Beyond metaphysical beliefs in mystical-type experience

Psychedelic-induced mystical-type experiences may be therapeutic “not primarily because they change people’s beliefs about the ultimate nature of reality, but because they enable people to revise their self-conceptions in healthier ways, changing how they see themselves and how they relate to their own minds and lives.

Recent clinical trials suggest that one to three supervised psychedelic sessions can durably reduce symptoms of anxiety, depression, and addiction.1 As Stephen Ross said, it is “simply unprecedented in psychiatry that a single dose of a medicine produces these kinds of dramatic and enduring results.”2 Assuming that this is a real and robust effect, the obvious question is: how does it work?

To this obvious question, there is a seemingly obvious answer: it works by changing patients’ beliefs about the nature of reality. This answer, which I call the Metaphysical Belief Theory of psychedelic therapy,3 seems obvious in light of one of the most consistent findings in psychedelic research: that lasting psychological benefits (reductions in psychiatric symptoms, or positive personality change in healthy volunteers) are predicted by the occurrence of a “mystical-type experience” (MTE) during drug action. 3

In light of this finding, and an intuitive association between mysticism and religious belief, it is natural to speculate that psychedelics cause lasting psychological benefits by promoting uplifting metaphysical beliefs in a transcendent “Divine Reality” or “Ground of Being”— what Alan Watts called a “Joyous Cosmology.”4 This speculation has caused concern among those partial to a physicalist, materialist, or naturalist worldview, including Michael Pollan, who wondered: “Is psychedelic therapy simply foisting a comforting delusion on the sick and dying?”5 I think that the answer is “no,” and that this view does not accurately portray the underlying cause of psychedelics’ therapeutic benefits. A more plausible explanation, in my view, focuses on changes to the narrative self.

Mystical-type experience without metaphysical conversion

Psychometric questionnaires define the MTE in terms of a set of experiential features. These include a sense of unity, transcendence of time and space, a “noetic” feeling of gaining knowledge about reality, and a deeply felt positive mood.6 Again and again, across multiple studies and populations, the volunteers who tick the boxes for this type of experience are those who experience the greatest lasting benefits.

The Joyous Cosmology view, AKA the Metaphysical Belief Theory of psychedelic therapy, is prompted partly by psychometric findings such as these. But there is other evidence too. As Wayne Glausser7 has noted, this idea seems to be suggested by the first-person accounts of some patients, such as Rachael Petersen, who wrote that receiving psilocybin in a clinical trial for depression “cured [her] of [her] atheism.”8 The theory is especially tempting when we consider the best-studied therapeutic indication of psychedelics: the treatment of anxiety and depression accompanying terminal illness. Clearly, an experientially-backed conviction in the existence of an eternal, transcendent realm could provide significant comfort to those deeply distressed by their own imminent mortality.

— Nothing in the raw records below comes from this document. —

Background: an optimization exercise with open tools, aiming at small area, a short achievable clock period and few clock cycles. Do not read the settings as production practice.
The RTL was checked by simulation tests, not by an equivalence proof against the original design.

Setup of run A:
// bezier_middle_control_solver
module bezier_middle_control_solver (
   input  logic                  clock,
   input  logic                  reset,
   input  logic                  req_tvalid,
   output logic                  req_tready,
   input  logic [REQ_DATA_W-1:0] req_tdata,
   output logic                  rsp_tvalid,
   input  logic                  rsp_tready,
   output logic [RSP_DATA_W-1:0] rsp_tdata
);
Size in the first run: about 21,000 cells after synthesis, about 2,000 flip-flops, ~290 I/O pins.
==> flow/config.mk <==
export PLATFORM = sky130hd
export DESIGN_NAME = bezier_middle_control_solver
export DESIGN_NICKNAME = bezier_middle_control_solver
export VERILOG_FILES = /design/flow/design.v
export SDC_FILE = /design/flow/constraint.sdc
export NUM_CORES = 8
export LEC_CHECK = 0
export CAP_MARGIN = 40
export CORE_MARGIN = 2
export CORE_UTILIZATION = 60
export CTS_BUF_LIST = sky130_fd_sc_hd__clkbuf_8
export SLEW_MARGIN = 40
export TNS_END_PERCENT = 10
export SETUP_SLACK_MARGIN = 9
==> flow/constraint.sdc <==
create_clock -name core_clock -period 15.0 [get_ports {clock}]
set_input_delay 3.0000 -clock core_clock [delete_from_list [all_inputs] [get_ports {clock}]]
set_output_delay 3.0000 -clock core_clock [all_outputs]
set_load 0.01 [all_outputs]
standard.sh (not shown) runs the stock make flow with config.mk's settings and CLKGATE_MAP_FILE= SYNTH_SCRIPT=/design/flow/synth_recipe.tcl, a recipe that flattens the netlist after the stock synthesis.
==> flow/flow/run.sh <==
#!/bin/bash
# Standard layout with a tighter setup target for timing repair.
set -e
echo "export SETUP_SLACK_MARGIN = 9" >> config.mk
bash standard.sh > standard.log 2>&1
Testbench counts of run A, summed over its fixed seeds: cycles 5,648.
The inputs of run B differ from those of run A as listed below.
Settings: a deleted TNS_END_PERCENT that had been 10.
Against run A, run B comes in 10 lower on count of plain and timing-repair buffers in the layout.
Run B against run A: number of global-route vias before repair fell 940; final critical-path required period fell 0.21 ns; cell area about even.
Going from run A to run B, slack of the critical path climbed 0.21 ns, final cycle utilization of the critical path dropped 1.4 points, initial core utilization barely changed.
Run B vs run A, slowest cell on the critical path: a211oi_1 vs nor3_1
diff inputs: run B => run C
Settings: SETUP_SLACK_MARGIN changed from 9 to 9.5.
==> flow/flow/run.sh <==
#!/bin/bash
# Standard layout with a tighter setup target for timing repair.
set -e
echo "export SETUP_SLACK_MARGIN = 9.5" >> config.mk
bash standard.sh > standard.log 2>&1
==> summary.txt <==
Count of TritonRoute iterations in the first routing pass delta for run C relative to run B: 2 lower
Run C: no failed stages, no open violations at the end
From run B to run C the numbers moved as follows: number of rows created at floorplan stayed essentially flat, CTS clock-pin slew for the worst setup and hold paths saw little to no change, area used by sequential logic in the layout level, synthesized instance count about even.
The following lists how run D was set up differently from run C:
Settings: SETUP_SLACK_MARGIN now 9, was 9.5; PLACE_DENSITY now 0.72, previously not set.
==> flow/flow/run.sh <==
#!/bin/bash
# Standard layout with a tighter setup target for timing repair.
set -e
echo "export SETUP_SLACK_MARGIN = 9" >> config.mk
bash standard.sh > standard.log 2>&1
Results
Run D vs run C, instance count: run D lower. Run D ran to completion and came out clean on the timing, design-rule and antenna checks. Reported for run D and run C, post-synthesis area per instance turned out identical to the last digit. Run C → run D: post-route worst setup slack shows a reduction of 0.43 ns; global-route usage shows a reduction of 0.34 points; critical path depth shows an increase of 8; global-route track usage on met3 shows a reduction of 1.6 points.

========
Starting RTL as in the previous note.
## bezier_middle_control_solver
module bezier_middle_control_solver (
   input  logic                  clock,
   input  logic                  reset,
   input  logic                  req_tvalid,
   output logic                  req_tready,
   input  logic [REQ_DATA_W-1:0] req_tdata,
   output logic                  rsp_tvalid,
   input  logic                  rsp_tready,
   output logic [RSP_DATA_W-1:0] rsp_tdata
);
Settings: LEC_CHECK=0, CAP_MARGIN=40, CORE_MARGIN=2, CORE_UTILIZATION=55, CTS_BUF_LIST=sky130_fd_sc_hd__clkbuf_8, SLEW_MARGIN=40, SETUP_SLACK_MARGIN=9.5; clock period 15.0 ns.
==> flow/flow/run.sh <==
#!/bin/bash
# Standard layout with a tighter setup target for timing repair.
set -e
echo "export SETUP_SLACK_MARGIN = 9.5" >> config.mk
bash standard.sh > standard.log 2>&1
Testbench counts at the start, summed over its fixed seeds: cycles 5,648.
Then changed:
==> flow/flow/run.sh (replaced) <==
#!/bin/bash
# Standard layout with a tighter setup target for timing repair.
set -e
echo "export SETUP_SLACK_MARGIN = 9.75" >> config.mk
bash standard.sh > standard.log 2>&1
- CORE_UTILIZATION: 55 -> 60
- SETUP_SLACK_MARGIN: 9.5 -> 9.75
What happened: Final area came out higher by 2.7%. Utilization came out higher by 7.5 points. Register-to-register slack improves by 0.16 ns. Critical path depth came out lower by 3. Setup slack improves by 0.16 ns.

afterwards: timing with drivers on the ports:
In the flow no input, the clock included, has a driving cell. The finished layouts below were timed again as built, in two steps. Step 1 sets driving cells, clkbuf_16 on the clock port and buf_2 on the other inputs (assumed; they add their load-dependent delay and slew). Step 2 times the ports against the registers' clock, not the clock port: input delays grow and output delays shrink by t, the midpoint of the rising clock arrivals with the driver on. a / b / c = no drivers / after step 1 / after step 2; a / b = the first two.
| run | shift t [ns] | setup WS [ns] | latest minus earliest clock arrival (ns) |
|---|---|---|---|
| run A | 1.214 | 8.843 / 8.843 / 8.715 | 0.112 / 0.112 |
| run B | 1.174 | 9.052 / 9.052 / 9.052 | 0.096 / 0.096 |
| run C | 1.215 | 9.347 / 9.347 / 9.015 | 0.128 / 0.128 |
| run D | 1.206 | 8.919 / 8.919 / 8.919 | 0.117 / 0.117 |
| the first run of note 2 | 1.247 | 9.352 / 9.352 / 9.171 | 0.105 / 0.104 |
| the second run of note 2 | 1.198 | 9.511 / 9.511 / 9.511 | 0.105 / 0.105 |
After both steps setup and hold are still met in every run listed. The setup slack of run C, which loses most, moves by 0.000 ns with the drivers and by -0.332 ns with both steps.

While psychedelics do sometimes instill metaphysical beliefs in a Joyous Cosmology, and it would be hard to deny that this has psychological benefits when it occurs,9 qualitative interviews with successfully treated patients reveal a more nuanced picture, showing that some can tick all the psychometric boxes for a “complete” MTE without undergoing any metaphysical conversion.10 Instead, these criteria can sometimes be satisfied by transformative experiences featuring profound feelings of connectedness, acceptance, emotional catharsis, and psychological insight—with no Joyous Cosmology in sight.11 A good example of this is furnished by Michael Pollan’s own psilocybin-induced experience, which satisfied the definition of a complete MTE:

“I could easily confirm the ‘fusion of [my] personal self into a larger whole’, as well as the ‘feeling that [I] experienced something profoundly sacred and holy’ and ‘of being at a spiritual height’ and even the ‘experience of unity with ultimate reality’… provided, that is, my endorsement of those loaded adjectives doesn’t imply any belief in a supernatural reality … It had been my objective to have [a mystical experience], and at least according to the scientists a mystical experience I had had. Yet it had brought me no closer to a belief in God or in a cosmic form of consciousness or in anything magical at all.”12

So, how does psychedelic therapy work, if not (mainly) by changing metaphysical beliefs? In my view, the reason the MTE—as psychometrically defined—is so consistently therapeutic is because it facilitates profound changes to the “narrative self.”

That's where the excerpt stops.